Mutation of either the intracellular catalytic domain or the extracellular domain of the receptor for epidermal growth factor (EGFR) drives oncogenicity. Extracellular domain EGFR mutations are highly expressed in patients with glioblastoma. Despite clinical success with targeting EGFR catalytic site mutants, no drugs have proven effective in glioblastoma patients expressing extracellular EGFR mutations.

Methods

Herein, we define the molecular mechanism for oncogenic activation of families of extracellular EGFR mutations and reveal how this mechanism renders current generation small molecule ATP-site inhibitors ineffective. We define these types of lesions as allosteric oncogenic mutations.

Results

We demonstrate that a group of the most commonly expressed extracellular domain EGFR mutants expressed in glioblastomas is activated by disulfide-bond mediated covalent homodimerization, collectively referred to as locked dimerization (LoDi-EGFR oncogenes). Strikingly, current generation small molecules binding to the active kinase conformation potently inhibit catalytic site mutants, but induce covalent dimerization and activate LoDi-EGFR receptors, manifesting in paradoxical acceleration of proliferation. Herein we describe the discovery of novel ATP competitive small molecules that potently (<50nM) inhibit the family of LoDi-EGFR oncogenes expressed in GBM, and importantly, achieve selectivity versus WT-EGFR of greater than 10-fold.

Conclusions

These data demonstrate how the locked-dimer mechanism of EGFR oncogenesis has profound impact on the activity of small molecules acting at the distal catalytic site, providing further evidence for “inside-out” allosteric signaling in EGFR. This provides a mechanistic understanding for the failure of current generation EGFR inhibitors to effectively treat LoDi-EGFR mutants in GBM and sets guidelines for the discovery and development of novel selective LoDi-EGFR inhibitors.

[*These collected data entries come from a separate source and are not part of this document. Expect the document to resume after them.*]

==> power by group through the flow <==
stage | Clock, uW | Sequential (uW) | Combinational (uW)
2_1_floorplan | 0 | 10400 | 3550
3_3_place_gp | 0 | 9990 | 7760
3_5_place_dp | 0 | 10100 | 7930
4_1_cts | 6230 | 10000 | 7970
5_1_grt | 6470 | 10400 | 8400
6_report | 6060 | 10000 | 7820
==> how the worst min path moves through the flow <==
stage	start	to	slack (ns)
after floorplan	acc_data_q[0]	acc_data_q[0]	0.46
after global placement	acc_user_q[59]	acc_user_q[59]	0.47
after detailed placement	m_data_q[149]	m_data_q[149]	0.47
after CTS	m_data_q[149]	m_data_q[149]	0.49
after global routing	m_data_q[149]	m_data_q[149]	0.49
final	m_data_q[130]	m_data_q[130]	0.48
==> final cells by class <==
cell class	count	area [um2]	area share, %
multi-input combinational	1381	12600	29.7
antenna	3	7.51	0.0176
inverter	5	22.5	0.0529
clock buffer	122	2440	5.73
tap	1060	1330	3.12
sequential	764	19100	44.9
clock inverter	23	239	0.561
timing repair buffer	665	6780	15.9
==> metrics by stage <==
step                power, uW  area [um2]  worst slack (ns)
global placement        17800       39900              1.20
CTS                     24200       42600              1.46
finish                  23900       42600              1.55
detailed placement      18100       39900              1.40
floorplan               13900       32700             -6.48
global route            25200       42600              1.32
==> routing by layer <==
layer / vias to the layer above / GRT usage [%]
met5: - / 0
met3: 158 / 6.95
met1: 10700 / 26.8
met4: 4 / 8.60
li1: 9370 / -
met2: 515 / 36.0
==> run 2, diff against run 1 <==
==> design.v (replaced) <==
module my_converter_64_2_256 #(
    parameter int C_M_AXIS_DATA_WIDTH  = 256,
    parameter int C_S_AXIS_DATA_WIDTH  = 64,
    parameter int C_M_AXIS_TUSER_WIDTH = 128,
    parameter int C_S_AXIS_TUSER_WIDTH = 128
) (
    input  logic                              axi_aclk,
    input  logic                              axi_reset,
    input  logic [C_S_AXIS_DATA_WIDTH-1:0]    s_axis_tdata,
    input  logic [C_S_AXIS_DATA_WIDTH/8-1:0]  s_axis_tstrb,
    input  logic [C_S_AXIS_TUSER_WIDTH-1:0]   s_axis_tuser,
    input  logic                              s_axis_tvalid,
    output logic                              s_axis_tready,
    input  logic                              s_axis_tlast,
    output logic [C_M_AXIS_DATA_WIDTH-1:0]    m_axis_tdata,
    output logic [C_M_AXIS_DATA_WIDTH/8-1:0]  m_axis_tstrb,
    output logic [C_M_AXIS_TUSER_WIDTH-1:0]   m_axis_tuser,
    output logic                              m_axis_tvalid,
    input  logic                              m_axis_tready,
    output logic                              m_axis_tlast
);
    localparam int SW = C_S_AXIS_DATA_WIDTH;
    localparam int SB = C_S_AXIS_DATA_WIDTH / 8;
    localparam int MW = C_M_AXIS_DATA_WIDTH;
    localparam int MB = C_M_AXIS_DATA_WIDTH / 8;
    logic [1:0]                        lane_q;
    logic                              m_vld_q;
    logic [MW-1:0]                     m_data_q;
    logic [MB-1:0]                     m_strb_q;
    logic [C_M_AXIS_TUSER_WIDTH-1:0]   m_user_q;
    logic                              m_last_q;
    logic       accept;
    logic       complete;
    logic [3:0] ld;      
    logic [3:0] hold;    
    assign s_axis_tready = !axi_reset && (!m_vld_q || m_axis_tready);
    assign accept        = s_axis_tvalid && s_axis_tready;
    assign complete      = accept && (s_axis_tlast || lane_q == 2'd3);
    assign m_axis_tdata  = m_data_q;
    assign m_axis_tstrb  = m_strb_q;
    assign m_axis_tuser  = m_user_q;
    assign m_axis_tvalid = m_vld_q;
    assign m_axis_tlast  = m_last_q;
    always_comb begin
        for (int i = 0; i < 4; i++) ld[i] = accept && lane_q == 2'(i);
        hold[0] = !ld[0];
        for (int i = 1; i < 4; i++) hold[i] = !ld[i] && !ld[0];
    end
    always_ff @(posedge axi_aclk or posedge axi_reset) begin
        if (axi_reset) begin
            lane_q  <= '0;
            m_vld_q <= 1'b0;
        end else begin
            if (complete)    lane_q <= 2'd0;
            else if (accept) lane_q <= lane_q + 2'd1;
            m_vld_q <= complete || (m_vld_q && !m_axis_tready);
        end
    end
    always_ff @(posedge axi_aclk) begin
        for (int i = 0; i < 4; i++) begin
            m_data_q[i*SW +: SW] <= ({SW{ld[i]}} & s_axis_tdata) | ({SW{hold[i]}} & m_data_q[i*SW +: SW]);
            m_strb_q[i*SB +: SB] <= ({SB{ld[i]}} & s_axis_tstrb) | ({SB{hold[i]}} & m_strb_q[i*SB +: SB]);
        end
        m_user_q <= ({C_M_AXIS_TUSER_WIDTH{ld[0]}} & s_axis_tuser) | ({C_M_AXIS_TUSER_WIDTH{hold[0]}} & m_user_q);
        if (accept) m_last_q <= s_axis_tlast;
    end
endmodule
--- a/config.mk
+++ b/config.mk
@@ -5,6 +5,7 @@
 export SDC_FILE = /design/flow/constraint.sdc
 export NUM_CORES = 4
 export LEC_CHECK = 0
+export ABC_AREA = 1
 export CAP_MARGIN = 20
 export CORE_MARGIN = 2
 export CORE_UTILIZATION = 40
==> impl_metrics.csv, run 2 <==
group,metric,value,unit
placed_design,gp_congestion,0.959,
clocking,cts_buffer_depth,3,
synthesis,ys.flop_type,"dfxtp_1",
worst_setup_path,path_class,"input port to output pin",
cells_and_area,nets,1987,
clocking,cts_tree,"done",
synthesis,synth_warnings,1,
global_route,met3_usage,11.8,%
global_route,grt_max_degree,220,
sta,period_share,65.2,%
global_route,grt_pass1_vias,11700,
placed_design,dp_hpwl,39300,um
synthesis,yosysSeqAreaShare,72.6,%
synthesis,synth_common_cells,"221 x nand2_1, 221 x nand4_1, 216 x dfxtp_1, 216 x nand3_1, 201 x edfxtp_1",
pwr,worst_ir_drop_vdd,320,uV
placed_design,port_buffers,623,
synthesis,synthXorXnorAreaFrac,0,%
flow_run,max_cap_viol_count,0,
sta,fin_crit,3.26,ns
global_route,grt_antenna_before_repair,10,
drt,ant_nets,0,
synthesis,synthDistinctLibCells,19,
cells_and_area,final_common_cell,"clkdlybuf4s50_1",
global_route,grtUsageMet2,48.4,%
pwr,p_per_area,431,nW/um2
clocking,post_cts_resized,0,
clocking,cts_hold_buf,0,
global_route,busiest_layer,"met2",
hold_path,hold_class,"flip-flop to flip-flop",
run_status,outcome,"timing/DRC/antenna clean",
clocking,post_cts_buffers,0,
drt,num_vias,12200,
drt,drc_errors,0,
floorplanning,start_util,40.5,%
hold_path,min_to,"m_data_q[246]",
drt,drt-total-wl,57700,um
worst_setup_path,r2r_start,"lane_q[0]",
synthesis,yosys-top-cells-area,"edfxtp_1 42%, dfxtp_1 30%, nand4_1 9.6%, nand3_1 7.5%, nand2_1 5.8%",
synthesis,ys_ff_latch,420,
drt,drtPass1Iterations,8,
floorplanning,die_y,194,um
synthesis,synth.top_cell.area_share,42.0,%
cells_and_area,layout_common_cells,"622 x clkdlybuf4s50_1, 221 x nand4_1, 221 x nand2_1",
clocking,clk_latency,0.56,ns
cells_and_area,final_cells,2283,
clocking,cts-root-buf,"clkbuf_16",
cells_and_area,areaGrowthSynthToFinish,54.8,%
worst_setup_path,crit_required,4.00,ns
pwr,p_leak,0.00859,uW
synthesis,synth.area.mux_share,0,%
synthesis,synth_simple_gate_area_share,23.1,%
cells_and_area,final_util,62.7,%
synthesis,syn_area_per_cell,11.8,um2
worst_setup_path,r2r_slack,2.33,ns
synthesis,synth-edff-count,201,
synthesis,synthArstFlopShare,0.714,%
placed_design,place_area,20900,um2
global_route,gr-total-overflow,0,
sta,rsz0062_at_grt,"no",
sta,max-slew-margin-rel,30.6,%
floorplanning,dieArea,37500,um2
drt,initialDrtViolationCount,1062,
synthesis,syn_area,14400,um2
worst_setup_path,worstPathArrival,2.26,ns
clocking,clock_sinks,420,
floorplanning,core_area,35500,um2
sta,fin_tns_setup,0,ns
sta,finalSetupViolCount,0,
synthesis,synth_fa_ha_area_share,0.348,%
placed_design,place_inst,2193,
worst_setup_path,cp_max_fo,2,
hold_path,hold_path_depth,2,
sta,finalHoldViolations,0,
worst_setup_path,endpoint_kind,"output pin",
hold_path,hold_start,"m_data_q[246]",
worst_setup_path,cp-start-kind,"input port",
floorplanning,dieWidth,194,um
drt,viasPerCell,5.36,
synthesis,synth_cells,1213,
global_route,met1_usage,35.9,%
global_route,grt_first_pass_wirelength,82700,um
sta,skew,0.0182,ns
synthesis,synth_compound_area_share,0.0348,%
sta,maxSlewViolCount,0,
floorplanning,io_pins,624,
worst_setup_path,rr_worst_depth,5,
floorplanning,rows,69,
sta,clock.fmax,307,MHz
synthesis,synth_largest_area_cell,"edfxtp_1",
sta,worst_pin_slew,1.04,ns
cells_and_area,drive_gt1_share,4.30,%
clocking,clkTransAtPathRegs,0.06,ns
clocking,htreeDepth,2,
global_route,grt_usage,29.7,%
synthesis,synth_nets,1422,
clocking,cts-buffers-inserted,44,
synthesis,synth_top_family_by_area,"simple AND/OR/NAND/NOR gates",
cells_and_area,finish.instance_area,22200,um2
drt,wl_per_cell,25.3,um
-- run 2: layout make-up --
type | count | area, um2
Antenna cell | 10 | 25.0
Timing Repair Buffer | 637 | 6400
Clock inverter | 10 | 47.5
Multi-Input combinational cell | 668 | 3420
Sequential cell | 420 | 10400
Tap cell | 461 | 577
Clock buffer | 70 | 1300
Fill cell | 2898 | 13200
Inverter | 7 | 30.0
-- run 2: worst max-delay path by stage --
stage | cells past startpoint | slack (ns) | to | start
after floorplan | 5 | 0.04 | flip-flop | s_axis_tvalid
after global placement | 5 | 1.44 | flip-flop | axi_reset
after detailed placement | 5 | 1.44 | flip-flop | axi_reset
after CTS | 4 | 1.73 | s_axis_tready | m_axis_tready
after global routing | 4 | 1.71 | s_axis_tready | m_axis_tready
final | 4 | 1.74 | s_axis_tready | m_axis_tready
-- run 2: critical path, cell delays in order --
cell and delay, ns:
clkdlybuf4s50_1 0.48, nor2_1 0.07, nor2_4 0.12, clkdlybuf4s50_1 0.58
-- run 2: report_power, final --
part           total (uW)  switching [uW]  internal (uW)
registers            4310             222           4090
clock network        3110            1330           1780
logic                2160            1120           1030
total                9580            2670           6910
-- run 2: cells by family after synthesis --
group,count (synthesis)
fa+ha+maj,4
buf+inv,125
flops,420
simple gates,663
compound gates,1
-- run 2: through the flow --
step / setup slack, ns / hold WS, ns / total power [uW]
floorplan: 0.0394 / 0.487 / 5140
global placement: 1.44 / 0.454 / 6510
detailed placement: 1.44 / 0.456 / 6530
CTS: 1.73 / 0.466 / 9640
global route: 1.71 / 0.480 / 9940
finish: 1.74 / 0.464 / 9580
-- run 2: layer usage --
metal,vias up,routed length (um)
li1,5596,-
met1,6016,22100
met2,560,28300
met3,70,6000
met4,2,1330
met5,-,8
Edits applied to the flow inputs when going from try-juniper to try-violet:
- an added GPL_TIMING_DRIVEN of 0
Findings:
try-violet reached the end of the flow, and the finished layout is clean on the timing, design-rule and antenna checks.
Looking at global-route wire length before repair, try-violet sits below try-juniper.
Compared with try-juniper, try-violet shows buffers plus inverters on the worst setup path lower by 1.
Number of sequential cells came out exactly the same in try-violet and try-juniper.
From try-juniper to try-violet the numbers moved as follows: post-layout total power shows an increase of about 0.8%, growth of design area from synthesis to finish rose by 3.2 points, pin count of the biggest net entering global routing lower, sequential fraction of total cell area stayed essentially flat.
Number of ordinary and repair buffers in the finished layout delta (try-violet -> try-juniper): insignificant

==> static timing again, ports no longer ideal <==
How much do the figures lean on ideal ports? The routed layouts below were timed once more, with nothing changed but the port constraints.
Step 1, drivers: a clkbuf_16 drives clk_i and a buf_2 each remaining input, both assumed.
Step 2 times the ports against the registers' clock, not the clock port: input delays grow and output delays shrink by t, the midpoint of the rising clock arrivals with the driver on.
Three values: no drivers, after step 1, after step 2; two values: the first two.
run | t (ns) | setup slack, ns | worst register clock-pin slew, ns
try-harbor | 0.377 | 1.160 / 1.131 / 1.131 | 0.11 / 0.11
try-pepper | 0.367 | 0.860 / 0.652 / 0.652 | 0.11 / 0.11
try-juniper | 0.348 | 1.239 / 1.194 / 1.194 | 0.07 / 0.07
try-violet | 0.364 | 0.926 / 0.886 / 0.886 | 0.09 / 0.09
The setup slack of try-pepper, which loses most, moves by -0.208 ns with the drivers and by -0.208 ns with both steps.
From an optimization exercise on the open Yosys and OpenROAD flow, aimed at small area, a short achievable clock period and few clock cycles per item; shortcuts taken in it are not production practice. At most, simulation tests tie the RTL to the original design; equivalence was not proved. No activity file was given, so power comes from the tool's default toggle rates.

## conv_top
module conv_top (
	input  logic        clk,
	input  logic        rst_n,
	input  logic        wb_cyc_i,
	input  logic        wb_stb_i,
	input  logic        wb_we_i,
	input  logic [5:0]  wb_adr_i,
	input  logic [31:0] wb_dat_i,
	output logic [31:0] wb_dat_o,
	output logic        wb_ack_o
);
For scale: roughly 5,000 cells after synthesis, about 76 I/O pins, ~60,000 um^2 of cells after synthesis.
export LEC_CHECK = 0
export CAP_MARGIN = 20
export CORE_MARGIN = 2
export CORE_UTILIZATION = 65
export CTS_BUF_LIST = sky130_fd_sc_hd__clkbuf_8
export CTS_CLUSTER_DIAMETER = 50
export CTS_CLUSTER_SIZE = 18
export SETUP_SLACK_MARGIN = 5
export SLEW_MARGIN = 20
create_clock -name core_clock -period 11.0 [get_ports {clk}]
standard.sh (not shown) runs the stock make flow with config.mk's settings and CLKGATE_MAP_FILE= SYNTH_SCRIPT=/design/flow/synth_recipe.tcl, a recipe that flattens the netlist after the stock synthesis.
==> flow/flow/run.sh <==
#!/bin/bash
# The standard layout (standard.sh) with two changes:
#  - after the standard synthesis, flow/fa_polarity.py re-polarises the full adders
#    of the synthesized netlist to drop the inverters between them (same function,
#    same registers, same cells otherwise);
#  - the port buffers that ORFS puts on every input and output are BUF cells of
#    drive 4 instead of ORFS's default pick.
# MARGIN is ORFS's SETUP_SLACK_MARGIN (how far below the clock period the setup
# repair aims); the clock period and constraints are the standard flow's.
set -euo pipefail
MARGIN=5.5
PORTBUF=sky130_fd_sc_hd__buf_4
sed -e "s/SETUP_SLACK_MARGIN=[0-9.]*/SETUP_SLACK_MARGIN=$MARGIN/" \
    -e "s/ \"\${@:-finish}\"/ BUFFER_PORTS_ARGS=\"-buffer_cell $PORTBUF\" \"\${@:-finish}\"/" \
    standard.sh > standard_mod.sh
grep -q "SETUP_SLACK_MARGIN=$MARGIN" standard_mod.sh
grep -q "BUFFER_PORTS_ARGS" standard_mod.sh
R=$(pwd)/orfs/results/sky130hd/conv_top/base
bash standard_mod.sh synth > synth.log 2>&1
cp "$R/1_2_yosys.v" yosys_standard.v
python3 flow/fa_polarity.py yosys_standard.v "$R/1_2_yosys.v" > fa_polarity.log 2>&1
touch "$R/1_2_yosys.v"
bash standard_mod.sh do-1_synth > synth_odb.log 2>&1
bash standard_mod.sh > layout.log 2>&1
Other scripts of this flow, unchanged in this note and not shown: flow/flow/fa_polarity.py
The baseline completed without violations.
Testbench counts at the start, summed over its fixed seeds: cycles 11,761, jobs 512.
This is an optimization exercise on Yosys and OpenROAD, whose aim is small area, not a production implementation.
Function was checked by simulation only, so behaviour that the tests miss may differ from the original.
No activity file was given, so power comes from the tool's default toggle rates.

Design conv_clause_engine, start of the top module:
module conv_clause_engine #(
    parameter int NUM_PE    = 8,
    parameter int IMG_W     = 32,
    parameter int IMG_H     = 32,
    parameter int PATCH_MAX = 7,
    parameter int CNT_W     = 10,
    localparam int PX_W     = IMG_W - 3,
    localparam int PY_W     = IMG_H - 3,
    localparam int PP_W     = PATCH_MAX * PATCH_MAX,
    localparam int HALF_W   = PY_W + PX_W + PP_W,
    localparam int CLAUSE_W = 2 * HALF_W
) (
    input  logic                     clk,
    input  logic                     rst_n,
    input  logic [2:0]               patch_size,
    output logic                     cfg_err,
    input  logic                     clause_valid,
    output logic                     clause_ready,
    input  logic [CLAUSE_W-1:0]      clause_data,
    input  logic                     win_valid,
    input  logic                     win_last,
    input  logic [NUM_PE-1:0]        pe_en,
    input  logic [PX_W-1:0]          win_x,
    input  logic [NUM_PE*PY_W-1:0]   win_y,
    input  logic [NUM_PE*PP_W-1:0]   win_patch,
    input  logic                     img_abort,
    input  logic                     prev_op,
    output logic                     fwd_valid,
    output logic                     fwd_last,
    output logic [NUM_PE-1:0]        fwd_pe_en,
    output logic [PX_W-1:0]          fwd_x,
    output logic [NUM_PE*PY_W-1:0]   fwd_y,
    output logic [NUM_PE*PP_W-1:0]   fwd_patch,
    output logic                     out_valid,
    input  logic                     out_ready,
    output logic                     clause_op,
    output logic [CNT_W-1:0]         match_cnt
);
==> flow/config.mk <==
export PLATFORM = sky130hd
export DESIGN_NAME = conv_clause_engine
export DESIGN_NICKNAME = conv_clause_engine
export VERILOG_FILES = /design/flow/design.v
export SDC_FILE = /design/flow/constraint.sdc
export NUM_CORES = 4
export LEC_CHECK = 0
export CAP_MARGIN = 20
export CORE_AREA = 2 2 378 378
export DIE_AREA = 0 0 380 380
export GPL_TIMING_DRIVEN = 0
export SLEW_MARGIN = 20
export SYNTH_HIERARCHICAL = 1
export SYNTH_MINIMUM_KEEP_SIZE = 0
==> flow/constraint.sdc <==
create_clock -name core_clock -period 5.0 [get_ports {clk}]
set_input_delay 1.0000 -clock core_clock [delete_from_list [all_inputs] [get_ports {clk}]]
set_output_delay 1.0000 -clock core_clock [all_outputs]
set_load 0.01 [all_outputs]
standard.sh (not shown) runs the stock make flow with config.mk's settings and CLKGATE_MAP_FILE= SYNTH_SCRIPT=/design/flow/synth_recipe.tcl, a recipe that flattens the netlist after the stock synthesis.
==> flow/flow/run.sh <==
#!/bin/bash
# Standard ORFS layout with these changes to how it is made:
#  - port buffers are the smallest buffer (buf_1) instead of the default pick,
#  - I/O pins may sit on adjacent routing tracks so the die can be smaller,
#  - CTS uses its own buffer list and sink clusters and no dummy loads,
#  - global routing layer adjustment from flow/fastroute.tcl (if present).
set -euo pipefail
export BUFFER_PORTS_ARGS="-buffer_cell sky130_fd_sc_hd__buf_1"
export PLACE_PINS_ARGS="-min_distance 1 -min_distance_in_tracks"
export CTS_ARGS="-sink_clustering_enable -repair_clock_nets -dont_use_dummy_load -buf_list {sky130_fd_sc_hd__clkbuf_16} -sink_clustering_size 30 -sink_clustering_max_diameter 60"
if [[ -f flow/fastroute.tcl ]]; then export FASTROUTE_TCL="$PWD/flow/fastroute.tcl"; fi
bash standard.sh > standard_flow.log 2>&1
Edit:
==> flow/flow/run.sh (replaced) <==
#!/bin/bash
# Standard ORFS layout with these changes to how it is made:
#  - port buffers are the smallest buffer (buf_1) instead of the default pick,
#  - I/O pins may sit on adjacent routing tracks so the die can be smaller,
#  - CTS uses its own buffer list and sink clusters and no dummy loads,
#  - after global routing, non-critical gates are downsized (RECOVER_POWER),
#  - global routing layer adjustment from flow/fastroute.tcl (if present).
set -euo pipefail
export BUFFER_PORTS_ARGS="-buffer_cell sky130_fd_sc_hd__buf_1"
export PLACE_PINS_ARGS="-min_distance 1 -min_distance_in_tracks"
export RECOVER_POWER=100
export CTS_ARGS="-sink_clustering_enable -repair_clock_nets -dont_use_dummy_load -buf_list {sky130_fd_sc_hd__clkbuf_8} -sink_clustering_size 18 -sink_clustering_max_diameter 80"
if [[ -f flow/fastroute.tcl ]]; then export FASTROUTE_TCL="$PWD/flow/fastroute.tcl"; fi
bash standard.sh > standard_flow.log 2>&1
What happened:
- Now the flow finished but failed the layout checks on max-capacitance violations, max-slew violations
- first-iteration DRC count shrinks by 2.0%
- register-to-register slack gets worse by 0.26 ns
- die area is unchanged
- routed wire length hardly moves
- core utilization shrinks by 0.95 points
- final area shrinks by 2.6%
- final cell count stays flat
- total power shrinks by 8.5%
- count of clock-buffer cells in the layout shrinks by 2
- combinational power hardly moves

Clinical trial identification

Editorial acknowledgement

Legal entity responsible for the study

Black Diamond Therapeutics.

Funding

Black Diamond Therapeutics.

Disclosure

E. Buck: Leadership role, Shareholder / Stockholder / Stock options, Full / Part-time employment: Black Diamond Therapeutics. M. O’Connor: Leadership role, Shareholder / Stockholder / Stock options, Full / Part-time employment: Black Diamond Therapeutics. A. Flohr: Leadership role, Shareholder / Stockholder / Stock options: Black Diamond Therapeutics. R. Iacone: Leadership role, Shareholder / Stockholder / Stock options: Black Diamond Therapeutics. A.V. Mayweg: Leadership role, Shareholder / Stockholder / Stock options, Officer / Board of Directors: Black Diamond Therapeutics. D.M. Epstein: Leadership role, Shareholder / Stockholder / Stock options, Officer / Board of Directors: Black Diamond Therapeutics. All other authors have declared no conflicts of interest.